- **WHAT YOU ARE ASKED TO DO**: Search the entries below for "MemtoReg" and copy each matching line.

[Records from a dataset]
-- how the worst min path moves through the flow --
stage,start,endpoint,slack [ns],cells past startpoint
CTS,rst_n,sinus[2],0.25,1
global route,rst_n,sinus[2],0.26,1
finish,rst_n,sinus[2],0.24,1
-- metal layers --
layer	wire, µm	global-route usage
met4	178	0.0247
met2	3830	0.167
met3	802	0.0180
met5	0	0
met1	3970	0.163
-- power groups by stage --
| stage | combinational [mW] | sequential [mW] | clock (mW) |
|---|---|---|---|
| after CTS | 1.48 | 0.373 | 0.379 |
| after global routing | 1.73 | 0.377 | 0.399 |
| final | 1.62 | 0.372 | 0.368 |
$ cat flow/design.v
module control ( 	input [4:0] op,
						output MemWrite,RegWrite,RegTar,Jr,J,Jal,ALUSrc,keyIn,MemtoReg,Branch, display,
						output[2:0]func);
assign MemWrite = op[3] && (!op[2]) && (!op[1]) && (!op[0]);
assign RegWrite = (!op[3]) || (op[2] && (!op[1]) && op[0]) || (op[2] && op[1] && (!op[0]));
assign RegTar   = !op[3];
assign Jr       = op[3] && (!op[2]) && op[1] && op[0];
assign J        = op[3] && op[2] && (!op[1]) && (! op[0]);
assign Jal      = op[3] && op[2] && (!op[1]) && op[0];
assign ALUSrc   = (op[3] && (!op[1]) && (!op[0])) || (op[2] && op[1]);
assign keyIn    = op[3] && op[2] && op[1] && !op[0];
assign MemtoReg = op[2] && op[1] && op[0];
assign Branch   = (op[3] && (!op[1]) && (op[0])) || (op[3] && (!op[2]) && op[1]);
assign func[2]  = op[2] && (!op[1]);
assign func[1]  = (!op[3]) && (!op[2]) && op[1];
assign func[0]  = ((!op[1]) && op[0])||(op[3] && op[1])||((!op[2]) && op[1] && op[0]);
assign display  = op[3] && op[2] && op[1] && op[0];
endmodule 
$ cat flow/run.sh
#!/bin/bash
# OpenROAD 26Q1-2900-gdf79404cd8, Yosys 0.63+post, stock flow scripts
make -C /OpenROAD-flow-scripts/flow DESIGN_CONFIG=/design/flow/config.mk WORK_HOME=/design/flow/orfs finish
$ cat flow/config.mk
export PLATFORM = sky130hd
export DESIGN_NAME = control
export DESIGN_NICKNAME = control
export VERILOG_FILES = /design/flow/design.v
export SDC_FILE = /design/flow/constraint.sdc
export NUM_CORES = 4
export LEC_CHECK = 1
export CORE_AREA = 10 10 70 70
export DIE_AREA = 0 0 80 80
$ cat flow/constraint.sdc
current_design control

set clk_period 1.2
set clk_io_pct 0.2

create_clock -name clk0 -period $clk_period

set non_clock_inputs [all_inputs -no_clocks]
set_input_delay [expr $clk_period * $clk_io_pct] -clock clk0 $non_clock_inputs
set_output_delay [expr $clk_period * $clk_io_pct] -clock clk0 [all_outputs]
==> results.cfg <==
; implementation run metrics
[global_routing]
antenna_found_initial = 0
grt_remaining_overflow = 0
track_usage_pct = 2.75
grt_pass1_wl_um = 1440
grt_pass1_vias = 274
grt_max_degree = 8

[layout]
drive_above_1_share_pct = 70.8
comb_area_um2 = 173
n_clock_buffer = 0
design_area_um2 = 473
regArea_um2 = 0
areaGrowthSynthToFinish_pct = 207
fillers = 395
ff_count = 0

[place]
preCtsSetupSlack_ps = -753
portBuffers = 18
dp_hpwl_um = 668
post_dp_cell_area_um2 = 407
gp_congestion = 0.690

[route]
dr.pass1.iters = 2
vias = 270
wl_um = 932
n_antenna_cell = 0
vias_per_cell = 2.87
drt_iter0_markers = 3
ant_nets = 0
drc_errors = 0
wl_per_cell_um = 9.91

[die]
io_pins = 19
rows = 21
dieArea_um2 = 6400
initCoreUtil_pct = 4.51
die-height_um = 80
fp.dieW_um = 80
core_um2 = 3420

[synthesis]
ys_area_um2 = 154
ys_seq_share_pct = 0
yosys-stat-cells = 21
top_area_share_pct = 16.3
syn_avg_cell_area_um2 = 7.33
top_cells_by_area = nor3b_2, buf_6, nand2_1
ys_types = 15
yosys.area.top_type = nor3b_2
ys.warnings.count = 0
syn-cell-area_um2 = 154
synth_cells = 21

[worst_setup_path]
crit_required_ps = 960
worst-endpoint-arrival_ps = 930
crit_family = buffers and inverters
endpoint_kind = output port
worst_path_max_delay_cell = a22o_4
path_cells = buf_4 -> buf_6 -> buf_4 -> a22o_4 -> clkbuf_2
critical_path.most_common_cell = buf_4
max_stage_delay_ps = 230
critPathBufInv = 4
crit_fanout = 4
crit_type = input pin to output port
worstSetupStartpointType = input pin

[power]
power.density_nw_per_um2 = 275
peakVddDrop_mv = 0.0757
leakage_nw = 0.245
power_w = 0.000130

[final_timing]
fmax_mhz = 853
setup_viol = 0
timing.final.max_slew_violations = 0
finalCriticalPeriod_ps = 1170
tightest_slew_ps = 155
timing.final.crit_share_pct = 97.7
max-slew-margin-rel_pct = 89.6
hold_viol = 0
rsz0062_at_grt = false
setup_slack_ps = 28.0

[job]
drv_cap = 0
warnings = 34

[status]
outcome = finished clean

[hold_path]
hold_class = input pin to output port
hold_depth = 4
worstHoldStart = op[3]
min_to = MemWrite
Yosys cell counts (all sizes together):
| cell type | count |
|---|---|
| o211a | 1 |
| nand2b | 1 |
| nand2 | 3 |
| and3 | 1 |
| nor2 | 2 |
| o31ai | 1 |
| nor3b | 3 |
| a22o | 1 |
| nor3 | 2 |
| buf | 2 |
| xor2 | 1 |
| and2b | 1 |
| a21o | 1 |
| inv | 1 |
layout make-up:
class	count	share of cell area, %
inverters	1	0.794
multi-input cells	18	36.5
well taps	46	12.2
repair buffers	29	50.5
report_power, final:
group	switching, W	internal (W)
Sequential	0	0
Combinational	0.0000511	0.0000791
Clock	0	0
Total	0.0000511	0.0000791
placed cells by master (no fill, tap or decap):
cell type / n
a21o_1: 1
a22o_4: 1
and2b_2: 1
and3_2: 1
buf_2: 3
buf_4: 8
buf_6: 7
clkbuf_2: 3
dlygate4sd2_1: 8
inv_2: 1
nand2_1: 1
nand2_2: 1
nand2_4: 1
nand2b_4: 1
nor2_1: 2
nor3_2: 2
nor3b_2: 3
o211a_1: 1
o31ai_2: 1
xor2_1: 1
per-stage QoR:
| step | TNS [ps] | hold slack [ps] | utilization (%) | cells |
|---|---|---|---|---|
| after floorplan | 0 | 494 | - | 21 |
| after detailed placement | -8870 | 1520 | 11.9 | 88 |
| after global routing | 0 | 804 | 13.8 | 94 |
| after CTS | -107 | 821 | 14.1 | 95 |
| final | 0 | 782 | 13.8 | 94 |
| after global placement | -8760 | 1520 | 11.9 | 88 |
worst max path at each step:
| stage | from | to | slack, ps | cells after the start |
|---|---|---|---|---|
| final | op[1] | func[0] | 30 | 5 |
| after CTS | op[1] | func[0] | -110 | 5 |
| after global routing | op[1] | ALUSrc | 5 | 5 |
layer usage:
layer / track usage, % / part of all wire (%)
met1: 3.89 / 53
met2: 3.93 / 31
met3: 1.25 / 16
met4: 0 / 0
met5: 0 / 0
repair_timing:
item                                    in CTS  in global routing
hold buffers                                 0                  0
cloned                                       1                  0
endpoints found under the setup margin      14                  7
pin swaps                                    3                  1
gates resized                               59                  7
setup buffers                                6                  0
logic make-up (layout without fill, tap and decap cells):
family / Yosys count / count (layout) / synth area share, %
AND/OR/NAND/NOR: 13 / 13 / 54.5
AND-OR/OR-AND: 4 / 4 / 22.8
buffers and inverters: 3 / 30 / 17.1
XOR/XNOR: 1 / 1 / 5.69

- **SOLUTION TO THE EXERCISE**:
						output MemWrite,RegWrite,RegTar,Jr,J,Jal,ALUSrc,keyIn,MemtoReg,Branch, display,
assign MemtoReg = op[2] && op[1] && op[0];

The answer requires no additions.